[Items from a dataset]
**config.mk**
```make
export PLATFORM = sky130hd
export DESIGN_NAME = pmc_top
export DESIGN_NICKNAME = d
export VERILOG_FILES = /design/src/design/pmc_pkg.sv /design/src/design/pmc_top.sv
export SDC_FILE = /design/constraint.sdc
export NUM_CORES = 2
export LEC_CHECK = 0
export ABC_CLOCK_PERIOD_IN_PS = 22000
export BUFFER_PORTS_ARGS = -buffer_cell sky130_fd_sc_hd__buf_2
export CORE_AREA = 10 10 310 312
export CTS_CLUSTER_DIAMETER = 30
export CTS_CLUSTER_SIZE = 25
export DETAILED_ROUTE_END_ITERATION = 8
export DIE_AREA = 0 0 320 322
export PLACE_DENSITY = 0.75
export RECOVER_POWER = 25
export SLEW_MARGIN = 40
export SYNTH_ARGS = -nofsm -noshare
export SYNTH_HDL_FRONTEND = slang
export SYNTH_SLANG_ARGS = --single-unit
```
**constraint.sdc**
```tcl
create_clock -name CLK -period 22 [get_ports CLK]
set_input_delay 2.2 -clock CLK [delete_from_list [all_inputs] [get_ports CLK]]
set_output_delay 2.2 -clock CLK [all_outputs]
set_load 0.01 [all_outputs]
```
**src/design/pmc_pkg.sv**
```systemverilog
package pmc_pkg;
    // register addresses as seen on the register port
    localparam logic [31:0] IPC_ADDR = 32'h10001F40;
    localparam logic [31:0] RSVD_A_ADDR = 32'h10001F42;
    localparam logic [31:0] RSVD_B_ADDR = 32'h10001F44;
    localparam logic [31:0] RSVD_C_ADDR = 32'h10001F46;
    localparam logic [31:0] MAP_BASE_ADDR = 32'h20080010;

    // local-bus windows onto the backplane
    localparam logic [31:0] IO_WIN_LO = 32'h10000000;
    localparam logic [31:0] IO_WIN_HI = 32'h10001FFF;
    localparam logic [31:0] MEM_WIN_LO = 32'h14000000;
    localparam logic [31:0] MEM_WIN_HI = 32'h143FFFFF;

    // interprocessor communication register fields
    localparam int IPC_MEMERR_BIT = 15;
    localparam int IPC_INVAL_BIT = 14;
    localparam int IPC_DBIE_BIT = 6;
    localparam int IPC_EAE_BIT = 5;
    localparam int IPC_DBRQ_BIT = 0;

    // map base register fields, bits outside read as zero
    localparam int MAP_BASE_LSB = 15;
    localparam int MAP_BASE_MSB = 28;
    localparam logic [3:0] LONG_BE = 4'hF;

    // page map register in memory
    localparam int PMR_VALID_BIT = 31;
    localparam int PAGE_LSB = 9;
    localparam logic [8:0] PAGE_LAST_BYTE = 9'h1FF;

    // cache geometry
    localparam int ENTRIES = 16;
    localparam int ENTRY_IDX_W = 4;

    // doorbell interrupt identity
    localparam logic [15:0] DB_VECTOR = 16'h0204;
    localparam logic [4:0] DB_LEVEL = 5'h14;
    localparam logic [4:0] BR_AFTER_LEVEL = 5'h17;

    // level-14 sources in falling priority
    localparam logic [1:0] SRC_CONSOLE = 2'h0;
    localparam logic [1:0] SRC_TIMER = 2'h1;
    localparam logic [1:0] SRC_DOORBELL = 2'h2;
    localparam logic [1:0] SRC_BR4 = 2'h3;

    // cache entry: valid in 33, tag in 32:20, page in 19:0
    typedef struct packed {
        logic entry_valid_flag;
        logic [12:0] cached_page_tag;
        logic [19:0] page;
    } pmc_entry_type;

    typedef enum logic [1:0] {ST_IDLE, ST_LOOK, ST_FETCH} pmc_xlat_type;
    typedef enum logic [1:0] {IK_IDLE, IK_DIN, IK_IAK} pmc_iak_type;
endpackage

```
**src/design/pmc_top.sv**
```systemverilog
`timescale 1ns/1ps
module pmc_top (
    // clock and reset
    input wire logic CLK,
    input wire logic RST_N,
    // register port
    input wire logic REG_WR,
    input wire logic REG_RD,
    input wire logic [31:0] REG_ADDR,
    input wire logic [3:0] REG_BE,
    input wire logic [31:0] REG_WDATA,
    input wire logic REG_LOCAL_MASTER,
    output logic [31:0] REG_RDATA,
    // dma address translation
    input wire logic DMA_REQ,
    input wire logic [21:0] DMA_ADDR,
    output logic DMA_READY,
    output logic DMA_GRANT,
    output logic DMA_NORESP,
    output logic [28:0] DMA_MEM_ADDR,
    input wire logic DMA_DONE,
    input wire logic [21:0] DMA_END_ADDR,
    // map register fetch from memory
    output logic MEM_RD_REQ,
    output logic [28:0] MEM_RD_ADDR,
    input wire logic MEM_RD_ACK,
    input wire logic [31:0] MEM_RD_DATA,
    // map register written by the cpu
    input wire logic MAPREG_WR,
    input wire logic [12:0] MAPREG_PAGE,
    // error and reset events
    input wire logic DMA_ERR_SET,
    input wire logic DMA_ERR_CLR,
    input wire logic LOCAL_TIMER_EXP,
    input wire logic IO_RESET_WR,
    input wire logic DC_POWER_GOOD,
    input wire logic CFG_DC_POWER_GOOD_HALT,
    // cpu local bus to backplane address
    input wire logic [31:0] LB_ADDR,
    output logic LB_IO_HIT,
    output logic LB_MEM_HIT,
    output logic [21:0] BUS_ADDR,
    output logic BUS_BBS7,
    // level-14 interrupt sources
    input wire logic CONSOLE_IRQ,
    input wire logic TIMER_IRQ,
    input wire logic DB_GRANT,
    output logic IRQ14,
    output logic [1:0] IRQ14_SRC,
    output logic [15:0] IRQ14_VECTOR,
    output logic [4:0] IRQ_LEVEL,
    // backplane interrupt requests and acknowledge
    input wire logic [3:0] BUS_BR,
    output logic [3:0] BR_PENDING,
    input wire logic IAK_START,
    output logic BUS_DIN,
    output logic BUS_IAK,
    input wire logic BUS_RPLY,
    input wire logic [15:0] BUS_DATA,
    output logic [15:0] IAK_VECTOR,
    output logic IAK_DONE
);
    import pmc_pkg::*;

    typedef struct packed {
        pmc_entry_type [ENTRIES-1:0] ent;
        logic [ENTRY_IDX_W-1:0] fifo_ptr;
        pmc_xlat_type st;
        logic [12:0] cur_tag;
        logic [8:0] cur_off;
        logic is_pf;
        logic pf_pend;
        logic [12:0] pf_tag;
        logic stale;
        logic mem_req;
        logic [28:0] mem_addr;
        logic grant;
        logic noresp;
        logic [28:0] dma_addr;
        logic memerr;
        logic db_ie;
        logic eae;
        logic db_rq;
        logic [MAP_BASE_MSB:MAP_BASE_LSB] map_base;
        logic [31:0] rdata;
        logic io_hit;
        logic mem_hit;
        logic [21:0] bus_addr;
        logic bbs7;
        logic irq14;
        logic [1:0] irq_src;
        logic [15:0] irq_vec;
        logic [4:0] irq_lvl;
        logic [2:0] dc_power_good_s;
        logic [3:0] br_s1;
        logic [3:0] br_s2;
        logic rply_s1;
        logic rply_s2;
        logic [15:0] data_s1;
        logic [15:0] data_s2;
        pmc_iak_type ik;
        logic din;
        logic iak;
        logic [15:0] iak_vec;
        logic iak_done;
    } pmc_state_type;

    pmc_state_type q, d;
    logic [1:0] rst_sync_q;
    logic rst_n;
    logic hit;
    logic [ENTRY_IDX_W-1:0] hit_idx;
    logic pwr_clr;
    logic ipc_lo_wr, ipc_hi_wr, base_wr, inval_all;

    // reset release through two flops, assertion stays asynchronous
    always_ff @(posedge CLK or negedge RST_N) begin
        if (!RST_N) begin
            rst_sync_q <= 2'h0;
        end else begin
            rst_sync_q <= {rst_sync_q[0], 1'b1};
        end
    end
    assign rst_n = rst_sync_q[1];

    // associative compare against every tag at once
    always_comb begin
        hit = 1'b0;
        hit_idx = '0;
        for (int i = 0; i < ENTRIES; i++) begin
            if (q.ent[i].entry_valid_flag && q.ent[i].cached_page_tag == q.cur_tag) begin
                hit = 1'b1;
                hit_idx = ENTRY_IDX_W'(i);
            end
        end
    end

    // decode of register accesses and clearing events
    assign pwr_clr = q.dc_power_good_s[2] & ~q.dc_power_good_s[1] & ~CFG_DC_POWER_GOOD_HALT;
    assign ipc_lo_wr = REG_WR && REG_ADDR == IPC_ADDR && REG_BE[0];
    assign ipc_hi_wr = REG_WR && REG_ADDR == IPC_ADDR && REG_BE[1];
    assign base_wr = REG_WR && REG_ADDR == MAP_BASE_ADDR && REG_BE == LONG_BE;
    assign inval_all = pwr_clr | IO_RESET_WR | base_wr | (ipc_hi_wr & REG_WDATA[IPC_INVAL_BIT]);

    always_comb begin
        d = q;
        d.grant = 1'b0;
        d.noresp = 1'b0;
        d.iak_done = 1'b0;
        // pin synchronisers, first stage feeds only the second
        d.dc_power_good_s = {q.dc_power_good_s[1:0], DC_POWER_GOOD};
        d.br_s1 = BUS_BR;
        d.br_s2 = q.br_s1;
        d.rply_s1 = BUS_RPLY;
        d.rply_s2 = q.rply_s1;
        d.data_s1 = BUS_DATA;
        d.data_s2 = q.data_s1;
        // flush and single-entry invalidate
        for (int i = 0; i < ENTRIES; i++) begin
            if (inval_all || (MAPREG_WR && q.ent[i].cached_page_tag == MAPREG_PAGE)) begin
                d.ent[i].entry_valid_flag = 1'b0;
            end
        end
        if (q.st == ST_FETCH && (inval_all || (MAPREG_WR && MAPREG_PAGE == q.cur_tag))) begin
            d.stale = 1'b1; // a fetch in flight must not refill a flushed cache
        end
        // page-end transfer queues a prefetch of the following page
        if (DMA_DONE && DMA_END_ADDR[8:0] == PAGE_LAST_BYTE) begin
            d.pf_pend = 1'b1;
            d.pf_tag = DMA_END_ADDR[21:PAGE_LSB] + 13'h0001;
        end
        // translation sequencer; prefetch wins over a new transfer
        unique case (q.st)
            ST_IDLE: begin
                d.stale = 1'b0;
                if (q.pf_pend) begin
                    d.pf_pend = DMA_DONE && DMA_END_ADDR[8:0] == PAGE_LAST_BYTE;
                    d.cur_tag = q.pf_tag;
                    d.is_pf = 1'b1;
                    d.st = ST_LOOK;
                end else if (DMA_REQ) begin
                    d.cur_tag = DMA_ADDR[21:PAGE_LSB];
                    d.cur_off = DMA_ADDR[8:0];
                    d.is_pf = 1'b0;
                    d.st = ST_LOOK;
                end
            end
            ST_LOOK: begin
                if (!q.eae) begin
                    d.noresp = ~q.is_pf;
                    d.st = ST_IDLE;
                end else if (hit) begin
                    d.grant = ~q.is_pf;
                    d.dma_addr = {q.ent[hit_idx].page, q.cur_off};
                    d.st = ST_IDLE;
                end else begin
                    d.mem_req = 1'b1;
                    d.mem_addr = {q.map_base, 15'h0000} + {14'h0000, q.cur_tag, 2'h0};
                    d.st = ST_FETCH;
                end
            end
            ST_FETCH: begin
                if (MEM_RD_ACK) begin
                    d.mem_req = 1'b0;
                    d.st = ST_IDLE;
                    if (MEM_RD_DATA[PMR_VALID_BIT]) begin
                        if (!q.stale && !d.stale) begin
                            d.ent[q.fifo_ptr] = {1'b1, q.cur_tag, MEM_RD_DATA[19:0]};
                            d.fifo_ptr = q.fifo_ptr + 4'h1;
                        end
                        d.grant = ~q.is_pf;
                        d.dma_addr = {MEM_RD_DATA[19:0], q.cur_off};
                    end else begin
                        d.noresp = ~q.is_pf;
                    end
                end
            end
            default: d.st = ST_IDLE;
        endcase
        // memory error bit: set wins over any clear
        if ((ipc_hi_wr && REG_WDATA[IPC_MEMERR_BIT]) || pwr_clr || IO_RESET_WR || DMA_ERR_CLR) begin
            d.memerr = 1'b0;
        end
        if (DMA_ERR_SET || LOCAL_TIMER_EXP) begin
            d.memerr = 1'b1;
        end
        // enables are writable only while the local side is master
        if (ipc_lo_wr && REG_LOCAL_MASTER) begin
            d.db_ie = REG_WDATA[IPC_DBIE_BIT];
            d.eae = REG_WDATA[IPC_EAE_BIT];
        end
        if (pwr_clr || IO_RESET_WR) begin
            d.db_ie = 1'b0;
        end
        if (pwr_clr) begin
            d.eae = 1'b0;
        end
        // doorbell request: grant clears, a new write-one wins
        if (DB_GRANT) begin
            d.db_rq = 1'b0;
        end
        if (ipc_lo_wr && REG_WDATA[IPC_DBRQ_BIT] && q.db_ie) begin
            d.db_rq = 1'b1;
        end
        if (!d.db_ie || pwr_clr) begin
            d.db_rq = 1'b0;
        end
        // map base survives bus initialize; only a longword write loads it
        if (base_wr) begin
            d.map_base = REG_WDATA[MAP_BASE_MSB:MAP_BASE_LSB];
        end
        // register read data, reserved words and unused bits as zero
        d.rdata = 32'h00000000;
        if (REG_RD && REG_ADDR == IPC_ADDR) begin
            d.rdata[IPC_MEMERR_BIT] = q.memerr;
            d.rdata[IPC_DBIE_BIT] = q.db_ie;
            d.rdata[IPC_EAE_BIT] = q.eae;
            d.rdata[IPC_DBRQ_BIT] = q.db_rq;
        end else if (REG_RD && REG_ADDR == MAP_BASE_ADDR) begin
            d.rdata[MAP_BASE_MSB:MAP_BASE_LSB] = q.map_base;
        end
        // local-bus windows onto backplane io and memory space
        d.io_hit = LB_ADDR >= IO_WIN_LO && LB_ADDR <= IO_WIN_HI;
        d.mem_hit = LB_ADDR >= MEM_WIN_LO && LB_ADDR <= MEM_WIN_HI;
        d.bbs7 = d.io_hit;
        if (d.io_hit) begin
            d.bus_addr = {9'h000, LB_ADDR[12:0]};
        end else if (d.mem_hit) begin
            d.bus_addr = LB_ADDR[21:0];
        end else begin
            d.bus_addr = 22'h000000;
        end
        // level-14 ranking: console, timers, doorbell, then BR4
        d.irq14 = 1'b1;
        d.irq_vec = 16'h0000;
        d.irq_lvl = DB_LEVEL;
        if (CONSOLE_IRQ) begin
            d.irq_src = SRC_CONSOLE;
        end else if (TIMER_IRQ) begin
            d.irq_src = SRC_TIMER;
        end else if (q.db_rq) begin
            d.irq_src = SRC_DOORBELL;
            d.irq_vec = DB_VECTOR;
        end else if (q.br_s2[0]) begin
            d.irq_src = SRC_BR4;
            d.irq_lvl = BR_AFTER_LEVEL;
        end else begin
            d.irq14 = 1'b0;
            d.irq_src = SRC_CONSOLE;
        end
        // bus interrupt acknowledge: DIN first, IAK one cycle later, both held until reply
        unique case (q.ik)
            IK_IDLE: begin
                if (IAK_START && q.br_s2 != 4'h0) begin
                    d.din = 1'b1;
                    d.ik = IK_DIN;
                end
            end
            IK_DIN: begin
                d.iak = 1'b1;
                d.ik = IK_IAK;
            end
            IK_IAK: begin
                if (q.rply_s2) begin
                    d.iak_vec = q.data_s2;
                    d.iak_done = 1'b1;
                    d.din = 1'b0;
                    d.iak = 1'b0;
                    d.ik = IK_IDLE;
                end
            end
            default: d.ik = IK_IDLE;
        endcase
    end
    // one register for all state; sync reset copy clears it asynchronously
    always_ff @(posedge CLK or negedge rst_n) begin
        if (!rst_n) begin
            q <= '0; // flags and map base start clear
        end else begin
            q <= d;
        end
    end
    // outputs straight from state
    assign REG_RDATA = q.rdata;
    assign DMA_READY = q.st == ST_IDLE && !q.pf_pend;
    assign DMA_GRANT = q.grant;
    assign DMA_NORESP = q.noresp;
    assign DMA_MEM_ADDR = q.dma_addr;
    assign MEM_RD_REQ = q.mem_req;
    assign MEM_RD_ADDR = q.mem_addr;
    assign LB_IO_HIT = q.io_hit;
    assign LB_MEM_HIT = q.mem_hit;
    assign BUS_ADDR = q.bus_addr;
    assign BUS_BBS7 = q.bbs7;
    assign IRQ14 = q.irq14;
    assign IRQ14_SRC = q.irq_src;
    assign IRQ14_VECTOR = q.irq_vec;
    assign IRQ_LEVEL = q.irq_lvl;
    assign BR_PENDING = q.br_s2;
    assign BUS_DIN = q.din;
    assign BUS_IAK = q.iak;
    assign IAK_VECTOR = q.iak_vec;
    assign IAK_DONE = q.iak_done;
endmodule

```
==> flow_summary_export.csv <==
group,metric,value,unit
timing,slew-limit-headroom,-1.45,
layout,final_layout_size_suffix_gt1_frac,0.359,
floorplan,io_pins,395,
clocking,ctsHoldBuffers,0,
detailed_routing,wire_per_inst,23.3,microns
floorplan,row_count,110,
layout,seq_area,19500,sq um
critical_path,crit_top_cell,"clkbuf_1",
clocking,cts_root_buf,"clkbuf_16",
logic_synthesis,ys_ff_latch,780,
logic_synthesis,postSynthAreaPerCell,11.9,sq um
clocking,numCtsBuffers,161,
detailed_routing,via_per_inst,5.73,
critical_path,slowest_delay,2.72,ns
global_routing,groute.usage.overall,0.217,
logic_synthesis,synthMuxAreaShare,0.181,
layout,final_cells,4892,
timing,fmax,0.146,GHz
logic_synthesis,synth_cell_type_count,85,
run,cap_violations,7,
critical_path,r2r_cells,3,
floorplan,coreArea,89600,sq um
timing,slew_violations,397,
layout,final_common_cell,"dfrtp_1",
layout,multi_input_area,18000,sq um
layout,area_growth,18.1,%
logic_synthesis,syn_inst,3374,
detailed_routing,dr.first_iter.drc_count,2523,
status,status,"complete, but fails checks",
place,gp_congestion,0.880,
worst_hold_path,whs_path_depth,0,
status,failed_checks,"capacitance limit, slew limit",
power_and_ir_drop,ir_drop,0.0848,mV
detailed_routing,wl,114000,microns
critical_path,worst-endpoint-arrival,7.63,ns
global_routing,antenna_found_initial,9,
clocking,cts_resized,0,
critical_path,rr_startpoint,"rst_sync_q[1]",
critical_path,worstPathRequired,22.78,ns
logic_synthesis,synth-xor-area-share,0.0993,
critical_path,cp-end-kind,"asynchronous set/reset pin",
layout,fill_cells,7280,
timing,rsz0062_at_grt,"no",
floorplan,initial_core_util,0.446,
timing,final.setup.tns,0,ns
place,hpwlAfterDp,68800,microns
clocking,clk_latency,0.76,ns
logic_synthesis,ys.flop_type,"dfrtp_1",
logic_synthesis,synth_top_family_by_area,"multiplexers",
critical_path,cp_max_fo,80,
logic_synthesis,ys_seq_area_frac,0.488,
clocking,htreeDepth,4,
detailed_routing,drt_pass1_iterations,6,
power_and_ir_drop,powerDensity,99.0,nW/um^2
global_routing,grt_overflow,0,
layout,most-common-layout-cells,"dfrtp_1 (767), mux2_2 (568), xnor2_1 (352), buf_2 (332), nand2_1 (217)",
critical_path,crit_chain,"clkbuf_1 -> clkbuf_1 -> buf_6",
logic_synthesis,synth_adder_area_share,0.00282,
critical_path,start_kind,"flip-flop",
timing,final-hold-violation-count,0,
logic_synthesis,yosysWarnings,0,
clocking,clkTransAtPathRegs,0.05,ns
worst_hold_path,hp-class,"reg2reg",
timing,fin_crit,6.85,ns
clocking,tritoncts,"done",
global_routing,grt_max_degree,81,
critical_path,reg2reg_slack,15.15,ns
critical_path,cp.buffers_inverters,3,
global_routing,grt_pass1_wl,174000,microns
critical_path,cp_top_family,"buffers and inverters",
timing,hold_slack,0.341,ns
timing,skew,0.0482,ns
logic_synthesis,syn_area,40000,sq um
power_and_ir_drop,power.leakage,21.9,nW
clocking,clk_path_buf_depth,3,
logic_synthesis,synth-compound-area-share,0.0585,
place,numPortBuffers,337,
global_routing,grt_pass1_vias,29356,
worst_hold_path,worst_hold_path.endpoint,"q[53]",
place,dp_cells,4585,
critical_path,crit_start,"rst_sync_q[1]",
layout,finalNetCount,3810,
detailed_routing,vias,28012,
logic_synthesis,synth-edff-count,0,
timing,setup_viol,0,
detailed_routing,drc,0,
floorplan,die_h,322,microns
clocking,cts_setup_buffers,0,
critical_path,crit_type,"reg2async",
floorplan,dieArea,103000,sq um
floorplan,die_w,320,microns
detailed_routing,ant_nets,0,
critical_path,cp_slowest_cell,"clkbuf_1",
logic_synthesis,yosys.area_share.simple,0.100,
worst_hold_path,hold_start,"d[53]",
timing,tightest_slew,3.67,ns
logic_synthesis,ys_async_sr_fraction,1.00,
timing,period_share,0.311,
clocking,cts_num_sinks,780,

[Exercise requirements] Work through the entries, filtering for the string "acknowledge", and copy each line that holds it.

[The answer]
    // backplane interrupt requests and acknowledge
        // bus interrupt acknowledge: DIN first, IAK one cycle later, both held until reply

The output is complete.